- Using a crack team of doctors and his wits, an antisocial maverick doctor specializing in diagnostic medicine does whatever it takes to solve puzzling cases that come his way.
- The series follows the life of anti-social, pain killer addict, witty and arrogant medical doctor Gregory House (Hugh Laurie) with only half a muscle in his right leg. He and his team of medical doctors try to cure complex and rare diseases from very ill ordinary people in the United States of America.—Samtroy
- The series follows a team of diagnosticians at "Princeton Plainsboro teaching hospital", led by misanthrope medical genius, Gregory House, M.D. (Hugh Laurie). Dealing with drug addiction and poor people skills, House is tasked with diagnosing the undiagnosable.—Garreth Lupke
- Focusing on the main character, the clever, antisocial, and incredibly intelligent Dr. Gregory House (Hugh Laurie), who is crippled in his right leg, and because of which, has a painkiller addiction. The series follows him, along with his team of doctors, who specialize in diagnostic medicine, as they solve bizarre and almost impossible cases. It also shows Dr. House's relationships between his colleagues, Dr. James Wilson (Robert Sean Leonard), the goody two-shoes and sincere oncologist, and House's employer, the beautiful Dr. Lisa Cuddy (Lisa Edelstein). The series elaborated on Dr. House's struggle with the chronic pain in his leg, paired with his drug addiction, his lonely love life, his impatient determination to solve every puzzle he encounters, and included some witty comedy as he interacted with arrogant patients and other people throughout his day.—Karah Allred
- Dr. Gregory House (Hugh Laurie) is the Head of Diagnostic Medicine at Princeton-Plainsboro Hospital in New Jersey. His, and his team's, job is to solve extreme cases, where the cause of the patient's symptoms has eluded other doctors. He is a genius, with a rare gift for deduction and diagnosis, and a love for solving puzzles. He is also a very unorthodox, obnoxious man, a man who deliberately and successfully puts people off-side.—grantss
- Dr. Gregory House (Hugh Laurie) is a maverick medical genius who heads a team of young diagnosticians at the fictional Princeton-Plainsboro Teaching Hospital in New Jersey. Most episodes start with a cold open somewhere outside the hospital, showing the events leading to the onset of symptoms for that week's patient. The episode follows the team in their attempts to deduce the illness causing the patient's problems.
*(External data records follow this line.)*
$ cat config.mk
export PLATFORM = sky130hd
export DESIGN_NAME = epwa_adapter
export DESIGN_NICKNAME = d
export VERILOG_FILES = /design/src/design/epwa_pkg.sv /design/src/design/epwa_pin_sync.sv /design/src/design/epwa_adapter.sv
export SDC_FILE = /design/constraint.sdc
export NUM_CORES = 1
export LEC_CHECK = 0
export ABC_AREA = 1
export ABC_CLOCK_PERIOD_IN_PS = 1800
export BUFFER_PORTS_ARGS = -buffer_cell sky130_fd_sc_hd__buf_4
export CORE_AREA = 4 4 184 186
export CTS_CLUSTER_SIZE = 12
export DETAILED_ROUTE_END_ITERATION = 10
export DIE_AREA = 0 0 188 190
export HOLD_SLACK_MARGIN = 0.02
export PLACE_DENSITY = 0.74
export SYNTH_ARGS = -nofsm -noshare
export SYNTH_HDL_FRONTEND = slang
export SYNTH_SLANG_ARGS = --single-unit
export TNS_END_PERCENT = 20
$ cat constraint.sdc
create_clock -name sys_clk -period 1.8 [get_ports sys_clk]
set_input_delay 0.09 -clock sys_clk [delete_from_list [all_inputs] [get_ports sys_clk]]
set_output_delay 0.09 -clock sys_clk [all_outputs]
set_load 0.01 [all_outputs]
$ cat src/design/epwa_pkg.sv
package epwa_pkg;

   // Clock rate and data widths
   localparam int CLK_MHZ     = 200;
   localparam int CPU_DATA_W  = 16;
   localparam int PORT_DATA_W = 32;
   localparam int LANES       = 4;
   localparam int ADDR_LOW_W  = 4;
   localparam int ADDR_W_DEF  = 20;

   // Card strobe timing in ns
   localparam int SETUP_NS  = 10;
   localparam int STROBE_NS = 40;
   localparam int HOLD_NS   = 10;

   // Least times round up, never below one cycle
   function automatic int nsToCycCeil(input int ns);
      int c;
      c = (ns * CLK_MHZ + 999) / 1000;
      return (c < 1) ? 1 : c;
   endfunction : nsToCycCeil

   localparam int SETUP_CYC  = nsToCycCeil(SETUP_NS);
   localparam int STROBE_CYC = nsToCycCeil(STROBE_NS);
   localparam int HOLD_CYC   = nsToCycCeil(HOLD_NS);
   localparam int CNT_W      = 4;

   // Card clock toggles every this many system cycles
   localparam int CLKOUT_HALF_CYC = 1;
   localparam int DIV_W           = 4;

   // Reset and idle values
   localparam logic [LANES-1:0]       LANES_OFF_N    = 4'hF;
   localparam logic [1:0]             HALF_OFF_N     = 2'h3;
   localparam logic [PORT_DATA_W-1:0] DATA_RESET     = 32'h0000_0000;
   localparam logic [CPU_DATA_W-1:0]  CPU_DATA_RESET = 16'h0000;
   localparam logic [CPU_DATA_W-1:0]  HALF_ZERO      = 16'h0000;

   // Bit positions in the synchronised pin bundle
   localparam int SYN_IRQ    = 0;
   localparam int SYN_STAT   = 4;
   localparam int SYN_TIN    = 6;
   localparam int SYN_SRX    = 8;
   localparam int SYN_CODEC  = 10;
   localparam int SYN_READY  = 11;
   localparam int SYN_JSHARE = 12;
   localparam int SYN_JWIDE  = 13;
   localparam int SYN_W      = 14;

   typedef enum logic [4:0] {
      ST_IDLE   = 5'h01,
      ST_SETUP  = 5'h02,
      ST_STROBE = 5'h04,
      ST_HOLD   = 5'h08,
      ST_DONE   = 5'h10
   } epwa_state_e;

   // Active-low lanes of one 16-bit half within the 32-bit word
   function automatic logic [LANES-1:0] laneMaskN(input logic half, input logic [1:0] laneN);
      return half ? {laneN, HALF_OFF_N} : {HALF_OFF_N, laneN};
   endfunction : laneMaskN

endpackage : epwa_pkg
The team arrives at diagnoses using the Socratic Method and differential diagnosis, with House guiding the deliberations. House often discounts the information and opinions from his underlings, assuming their contributions to miss relevant unconsidered factors. The patient is usually misdiagnosed two or three times over the course of each episode, almost always including such diseases as sarcoidosis, and treated with medications appropriate to those diagnoses that cause further complications. Often the ailment cannot be easily deduced because the patient has lied about symptoms and circumstances, lied about having an affair that led to the mystery disease, about an underlying disorder that led to the mystery disease, about jobs that led to the mystery disease, and so on. As a result House frequently mutters, "Everybody lies," or proclaims during the team's deliberations, "The patient is lying." Even when not stated explicitly, this assumption guides House's decisions and diagnoses.
House's begrudging fulfillment of his mandatory walk-in clinic duty is a recurring subplot on the show. During clinic duty, House confounds patients with eccentric bedside manner and unorthodox treatments but impresses them with rapid and accurate diagnoses after seemingly not paying attention. He often plays video games on his Nintendo Game Boy Advance SP (later in the series he plays on a Nintendo DS and after that a PSP) while patients talk to him, and in one episode House diagnoses multiple patients in the waiting room in under five minutes on his way out of the clinic. Realizations made during some of the simple problems House faces in the clinic often help him solve the main case of the episode ironic, because he claims to hate working in the clinic.